Instructions for the task:
Filter the entries and keep only the lines where the string "setup" appears.

Dataset entries:
From an optimization exercise on the open Yosys and OpenROAD flow, aimed at small area; shortcuts taken in it are not production practice. At most, simulation tests tie the RTL to the original design; equivalence was not proved.

==> zinc: inputs <==
==> flow/design.v <==
module axi_apb_bridge_top (
    input         s_axi_clk,
    input         s_axi_aresetn,
    input  [31:0] s_axi_awaddr,
    input         s_axi_awvalid,
    output        s_axi_awready,
    input  [31:0] s_axi_wdata,
    input         s_axi_wvalid,
    input  [3:0]  s_axi_wstrb,
    output        s_axi_wready,
    output [1:0]  s_axi_bresp,
    output        s_axi_bvalid,
    input         s_axi_bready,
    input  [31:0] s_axi_araddr,
    input         s_axi_arvalid,
    output        s_axi_arready,
    output [1:0]  s_axi_rresp,
    output        s_axi_rvalid,
    output [31:0] s_axi_rdata,
    input         s_axi_rready,
    input  [2:0]  s_axi_arprot,
    input  [2:0]  s_axi_awprot,
    output [31:0] m_apb_paddr,
    output [2:0]  m_apb_pprot,
    output [15:0] m_apb_psel,
    output        m_apb_penable,
    output        m_apb_pwrite,
    output [31:0] m_apb_pwdata,
    output [3:0]  m_apb_pstrb,
    input  [15:0] m_apb_pready,
    input  [31:0] m_apb_prdata,
    input  [31:0] m_apb_prdata2,
    input  [31:0] m_apb_prdata3,
    input  [31:0] m_apb_prdata4,
    input  [31:0] m_apb_prdata5,
    input  [31:0] m_apb_prdata6,
    input  [31:0] m_apb_prdata7,
    input  [31:0] m_apb_prdata8,
    input  [31:0] m_apb_prdata9,
    input  [31:0] m_apb_prdata10,
    input  [31:0] m_apb_prdata11,
    input  [31:0] m_apb_prdata12,
    input  [31:0] m_apb_prdata13,
    input  [31:0] m_apb_prdata14,
    input  [31:0] m_apb_prdata15,
    input  [31:0] m_apb_prdata16,
    input  [15:0] m_apb_pslverr
);
localparam [2:0] S_IDLE  = 3'b000;   
localparam [2:0] S_RRESP = 3'b001;   
localparam [2:0] S_WDW   = 3'b010;   
localparam [2:0] S_WAW   = 3'b011;   
localparam [2:0] S_RS    = 3'b100;   
localparam [2:0] S_RA    = 3'b101;   
localparam [2:0] S_WS    = 3'b110;   
localparam [2:0] S_WA    = 3'b111;   
reg  [2:0]  state;
reg         rvalid, bvalid;
reg         resp;            
reg  [4:0]  tcnt;            
reg  [31:0] addr, wdat, rdat;
reg  [2:0]  prot;
reg  [3:0]  strb;
wire st_idle  = state == S_IDLE;
wire st_rresp = state == S_RRESP;
wire st_wdw   = state == S_WDW;
wire st_waw   = state == S_WAW;
wire st_rs    = state == S_RS;
wire st_ra    = state == S_RA;
wire st_ws    = state == S_WS;
wire st_acc   = state[2] & state[0];
wire [15:0] dec;
assign dec[0]  = addr[31:12] == 20'h00000;
assign dec[1]  = addr[31:12] == 20'h00001;
assign dec[2]  = addr[31:13] == 19'h00001;
assign dec[3]  = addr[31:8]  == 24'h000100;
assign dec[4]  = addr[31:8]  == 24'h000101;
assign dec[5]  = addr[31:16] == 16'h0002;
assign dec[6]  = addr[31:6]  == 26'h0400000;
assign dec[7]  = addr[31:6]  == 26'h0400001;
assign dec[8]  = addr[31:28] == 4'h2;
assign dec[9]  = addr[31:12] == 20'h40000;
assign dec[10] = addr[31:12] == 20'h40001;
assign dec[11] = addr[31:12] == 20'h40002;
assign dec[12] = addr[31:15] == 17'h08002;
assign dec[13] = addr[31:2]  == 30'h20000000;
assign dec[14] = addr[31:8]  == 24'h800001;
assign dec[15] = (addr[31:28] == 4'hF) & ~(&addr[27:0]);
wire [15:0] psel  = dec & {16{state[2]}};
wire [15:0] pdone = psel & m_apb_pready;
wire        done  = |pdone;
wire        serr  = |(psel & m_apb_pslverr);
wire        tzero = tcnt == 5'd0;
wire go_idle  = st_idle & (~bvalid | s_axi_bready);
wire go_rresp = st_rresp & s_axi_rready;
wire go_read  = st_ra & done & s_axi_rready;
wire go       = go_idle | go_rresp | go_read;
assign s_axi_arready = go & s_axi_arvalid;
assign s_axi_awready = (go & s_axi_awvalid) | st_waw;
assign s_axi_wready  = ((go_idle | go_rresp) & s_axi_wvalid) | st_wdw;
wire [2:0] dispatch = s_axi_arvalid                 ? S_RS  :
                      s_axi_awvalid & s_axi_wvalid  ? S_WS  :
                      s_axi_awvalid                 ? S_WDW :
                      s_axi_wvalid                  ? S_WAW : S_IDLE;
reg [2:0] state_nxt;
always @* begin
    case (state)
    S_IDLE:  state_nxt = go_idle ? dispatch : S_IDLE;
    S_RRESP: state_nxt = s_axi_rready ? dispatch : S_RRESP;
    S_WDW:   state_nxt = s_axi_wvalid ? S_WS : S_WDW;
    S_WAW:   state_nxt = s_axi_awvalid ? S_WS : S_WAW;
    S_RS:    state_nxt = S_RA;
    S_RA:    state_nxt = done ? (s_axi_rready ? dispatch : S_RRESP) : (tzero ? S_RRESP : S_RA);
    S_WS:    state_nxt = S_WA;
    default: state_nxt = (done | tzero) ? S_IDLE : S_WA;
    endcase
end
wire ld_ar = (go_idle | go_read) & s_axi_arvalid;
wire ld_aw = (go_idle | go_read | st_wdw) & s_axi_wvalid;
always @(posedge s_axi_clk or negedge s_axi_aresetn) begin
    if (!s_axi_aresetn) begin
        state  <= S_IDLE;
        rvalid <= 1'b0;
        bvalid <= 1'b0;
        strb   <= 4'b0;
    end else begin
        state  <= state_nxt;
        rvalid <= (st_ra & (done | tzero)) | (st_rresp & ~s_axi_rready);
        bvalid <= (st_idle & bvalid & ~s_axi_bready) | (state == S_WA & (done | tzero));
        if (ld_aw) strb <= s_axi_wstrb;
    end
end
wire addr_hold = st_rs | st_ws | st_wdw | (state == S_WA) | (st_ra & ~done);
wire wdat_hold = st_waw | st_ws | (state == S_WA);
wire [31:0] rsel =
    ({32{pdone[0]}}  & m_apb_prdata)   | ({32{pdone[1]}}  & m_apb_prdata2)  |
    ({32{pdone[2]}}  & m_apb_prdata3)  | ({32{pdone[3]}}  & m_apb_prdata4)  |
    ({32{pdone[4]}}  & m_apb_prdata5)  | ({32{pdone[5]}}  & m_apb_prdata6)  |
    ({32{pdone[6]}}  & m_apb_prdata7)  | ({32{pdone[7]}}  & m_apb_prdata8)  |
    ({32{pdone[8]}}  & m_apb_prdata9)  | ({32{pdone[9]}}  & m_apb_prdata10) |
    ({32{pdone[10]}} & m_apb_prdata11) | ({32{pdone[11]}} & m_apb_prdata12) |
    ({32{pdone[12]}} & m_apb_prdata13) | ({32{pdone[13]}} & m_apb_prdata14) |
    ({32{pdone[14]}} & m_apb_prdata15) | ({32{pdone[15]}} & m_apb_prdata16) |
    ({32{st_rresp}}  & rdat);
always @(posedge s_axi_clk) begin
    rdat <= rsel;
    if (st_acc) resp <= serr | ~done;
    if (st_idle | (st_acc & done)) tcnt <= 5'd16;
    else if (st_acc & ~tzero)      tcnt <= tcnt - 5'd1;
    if (!addr_hold) addr <= (s_axi_arvalid & ~st_waw) ? s_axi_araddr : s_axi_awaddr;
    if (!wdat_hold) wdat <= s_axi_wdata;
    if (ld_ar)      prot <= s_axi_arprot;
    else if (ld_aw) prot <= s_axi_awprot;
end
assign s_axi_rvalid  = rvalid;
assign s_axi_rdata   = rdat;
assign s_axi_rresp   = {resp, 1'b0};
assign s_axi_bvalid  = bvalid;
assign s_axi_bresp   = {resp, 1'b0};
assign m_apb_psel    = psel;
assign m_apb_penable = st_acc;
assign m_apb_pwrite  = state[1];
assign m_apb_paddr   = addr;
assign m_apb_pwdata  = wdat;
assign m_apb_pstrb   = strb;
assign m_apb_pprot   = prot;
endmodule
==> flow/flow/run.sh <==
#!/bin/bash
set -euo pipefail
export BUFFER_PORTS_ARGS="-buffer_cell sky130_fd_sc_hd__buf_1"
bash standard.sh "BUFFER_PORTS_ARGS=$BUFFER_PORTS_ARGS" finish > standard_flow.log 2>&1
==> flow/standard.sh <==
#!/bin/bash
# synth_recipe.tcl (not shown) runs the flow's synth.tcl, then flattens the netlist and writes it again
# the make line also repeats each setting of config.mk as NAME=value (left out here)
make -C /OpenROAD-flow-scripts/flow DESIGN_CONFIG=/design/flow/config.mk WORK_HOME=/design/flow/orfs CLKGATE_MAP_FILE= SYNTH_SCRIPT=/design/flow/synth_recipe.tcl "${@:-finish}"
==> flow/config.mk <==
export PLATFORM = sky130hd
export DESIGN_NAME = axi_apb_bridge_top
export DESIGN_NICKNAME = axi_apb_bridge_top
export VERILOG_FILES = /design/flow/design.v
export SDC_FILE = /design/flow/constraint.sdc
export NUM_CORES = 4
export LEC_CHECK = 0
export ABC_AREA = 1
export CAP_MARGIN = 20
export CORE_AREA = 10 10 280 280
export DIE_AREA = 0 0 290 290
export SLEW_MARGIN = 20
==> flow/constraint.sdc <==
create_clock -name core_clock -period 6.0 [get_ports {s_axi_clk}]
set_input_delay 1.2000 -clock core_clock [delete_from_list [all_inputs] [get_ports {s_axi_clk}]]
set_output_delay 1.2000 -clock core_clock [all_outputs]
set_load 0.01 [all_outputs]
==> yarrow (differences from zinc) <==
--- a/flow/design.v
+++ b/flow/design.v
@@ -1,3 +1,9 @@
+module bridge_aoi222 (input a0, input a1, input b0, input b1, input c0, input c1, output y);
+assign y = ~((a0 & a1) | (b0 & b1) | (c0 & c1));
+endmodule
+module bridge_aoi22 (input a0, input a1, input b0, input b1, output y);
+assign y = ~((a0 & a1) | (b0 & b1));
+endmodule
 module axi_apb_bridge_top (
     input         s_axi_clk,
     input         s_axi_aresetn,
@@ -131,26 +137,55 @@
     end
 end
 wire addr_hold = st_rs | st_ws | st_wdw | (state == S_WA) | (st_ra & ~done);
+wire addr_ar = ~addr_hold & s_axi_arvalid & ~st_waw;
+wire addr_aw = ~addr_hold & ~(s_axi_arvalid & ~st_waw);
+wire [31:0] addr_nxt_n;
+wire [31:0] addr_nxt = ~addr_nxt_n;
+wire prot_aw = ld_aw & ~ld_ar;
+wire prot_hold = ~ld_ar & ~ld_aw;
+wire [2:0] prot_nxt_n;
+wire [2:0] prot_nxt = ~prot_nxt_n;
+genvar a;
+generate
+for (a = 0; a < 32; a = a + 1) begin : abit
+    bridge_aoi222 g (addr_ar, s_axi_araddr[a], addr_aw, s_axi_awaddr[a], addr_hold, addr[a], addr_nxt_n[a]);
+end
+for (a = 0; a < 3; a = a + 1) begin : pbit
+    bridge_aoi222 g (ld_ar, s_axi_arprot[a], prot_aw, s_axi_awprot[a], prot_hold, prot[a], prot_nxt_n[a]);
+end
+endgenerate
 wire wdat_hold = st_waw | st_ws | (state == S_WA);
-wire [31:0] rsel =
-    ({32{pdone[0]}}  & m_apb_prdata)   | ({32{pdone[1]}}  & m_apb_prdata2)  |
-    ({32{pdone[2]}}  & m_apb_prdata3)  | ({32{pdone[3]}}  & m_apb_prdata4)  |
-    ({32{pdone[4]}}  & m_apb_prdata5)  | ({32{pdone[5]}}  & m_apb_prdata6)  |
-    ({32{pdone[6]}}  & m_apb_prdata7)  | ({32{pdone[7]}}  & m_apb_prdata8)  |
-    ({32{pdone[8]}}  & m_apb_prdata9)  | ({32{pdone[9]}}  & m_apb_prdata10) |
-    ({32{pdone[10]}} & m_apb_prdata11) | ({32{pdone[11]}} & m_apb_prdata12) |
-    ({32{pdone[12]}} & m_apb_prdata13) | ({32{pdone[13]}} & m_apb_prdata14) |
-    ({32{pdone[14]}} & m_apb_prdata15) | ({32{pdone[15]}} & m_apb_prdata16) |
-    ({32{st_rresp}}  & rdat);
+wire [31:0] prd [0:15];
+assign prd[0]  = m_apb_prdata;   assign prd[1]  = m_apb_prdata2;
+assign prd[2]  = m_apb_prdata3;  assign prd[3]  = m_apb_prdata4;
+assign prd[4]  = m_apb_prdata5;  assign prd[5]  = m_apb_prdata6;
+assign prd[6]  = m_apb_prdata7;  assign prd[7]  = m_apb_prdata8;
+assign prd[8]  = m_apb_prdata9;  assign prd[9]  = m_apb_prdata10;
+assign prd[10] = m_apb_prdata11; assign prd[11] = m_apb_prdata12;
+assign prd[12] = m_apb_prdata13; assign prd[13] = m_apb_prdata14;
+assign prd[14] = m_apb_prdata15; assign prd[15] = m_apb_prdata16;
+wire [31:0] rsel;
+genvar b;
+generate
+for (b = 0; b < 32; b = b + 1) begin : rbit
+    wire [5:0] t;
+    bridge_aoi222 g0 (pdone[0],  prd[0][b],  pdone[1],  prd[1][b],  pdone[2],  prd[2][b],  t[0]);
+    bridge_aoi222 g1 (pdone[3],  prd[3][b],  pdone[4],  prd[4][b],  pdone[5],  prd[5][b],  t[1]);
+    bridge_aoi222 g2 (pdone[6],  prd[6][b],  pdone[7],  prd[7][b],  pdone[8],  prd[8][b],  t[2]);
+    bridge_aoi222 g3 (pdone[9],  prd[9][b],  pdone[10], prd[10][b], pdone[11], prd[11][b], t[3]);
+    bridge_aoi222 g4 (pdone[12], prd[12][b], pdone[13], prd[13][b], pdone[14], prd[14][b], t[4]);
+    bridge_aoi22  g5 (pdone[15], prd[15][b], st_rresp,  rdat[b],    t[5]);
+    assign rsel[b] = ~&t;
+end
+endgenerate
 always @(posedge s_axi_clk) begin
     rdat <= rsel;
     if (st_acc) resp <= serr | ~done;
     if (st_idle | (st_acc & done)) tcnt <= 5'd16;
     else if (st_acc & ~tzero)      tcnt <= tcnt - 5'd1;
-    if (!addr_hold) addr <= (s_axi_arvalid & ~st_waw) ? s_axi_araddr : s_axi_awaddr;
+    addr <= addr_nxt;
     if (!wdat_hold) wdat <= s_axi_wdata;
-    if (ld_ar)      prot <= s_axi_arprot;
-    else if (ld_aw) prot <= s_axi_awprot;
+    prot <= prot_nxt;
 end
 assign s_axi_rvalid  = rvalid;
 assign s_axi_rdata   = rdat;
==> flow/flow/run.sh (replaced) <==
#!/bin/bash
# The standard layout (standard.sh) with three changes:
#  - synthesis keeps the small AND-OR-invert modules of rtl/read_data_mux.v as
#    their own modules while mapping (SYNTH_HIERARCHICAL 1), then flattens as usual;
#  - ABC maps with an area-oriented script (flow/area.abc) instead of ORFS's;
#  - the port buffers are the smallest buffer cell (sky130_fd_sc_hd__buf_1).
# Synthesis is otherwise the standard flow's own script (synth_recipe.tcl), so the registers
# and their names are those of the standard synthesis.
set -euo pipefail
here=$(pwd)
{
  echo 'proc abc {args} {'
  echo '  set i [lsearch -exact $args -script]'
  echo '  if {$i >= 0} { lset args [expr {$i + 1}] $::env(MY_ABC_SCRIPT) }'
  echo '  yosys abc {*}$args'
  echo '}'
  cat synth_recipe.tcl
} > my_synth.tcl
export MY_ABC_SCRIPT=$here/flow/area.abc
bash standard.sh SYNTH_SCRIPT=$here/my_synth.tcl SYNTH_HIERARCHICAL=1 \
  "BUFFER_PORTS_ARGS=-buffer_cell sky130_fd_sc_hd__buf_1" finish > standard_flow.log 2>&1
==> flow/flow/area.abc (new file) <==
strash; dc2; &get -n; &dch -f; &nf -a -R 1000; &put
==> summary.txt <==
- Global-route usage: yarrow is lower than zinc (1.0 points).
- Against yarrow, the non-clock buffer count of zinc is higher by 7.
- Of zinc and yarrow, zinc has the higher maximum frequency (gap about 24%, measured against yarrow).
- Design area: yarrow is smaller than zinc (12%).
- Synthesized cell count: yarrow is lower than zinc (47%).
For yarrow, only the layout was checked, not whether the RTL still works.

==> separate check: timing with driven ports <==
How much do the figures lean on ideal ports? The routed layouts below were timed once more, with nothing changed but the port constraints. Step 1: set_driving_cell puts a clkbuf_16 on s_axi_clk and a buf_2 on each other input, an assumption about the parent block. Step 2 also shifts input and output timing later by t, the mid clock arrival at the registers, as if the neighbouring blocks saw the same clock. Slacks: ideal / step 1 / step 2; pairs: ideal / step 1.
run | t, ns | setup WS [ns] | hold slack, ns | worst setup path after step 2
zinc | 0.509 | 1.649 / 1.600 / 2.109 | 0.479 / 0.479 / 0.479 | register to output
yarrow | 0.495 | 0.586 / 0.538 / 1.033 | 0.476 / 0.476 / 0.476 | register to output
After both steps setup and hold are still met in every run listed.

Task response:
run | t, ns | setup WS [ns] | hold slack, ns | worst setup path after step 2
After both steps setup and hold are still met in every run listed.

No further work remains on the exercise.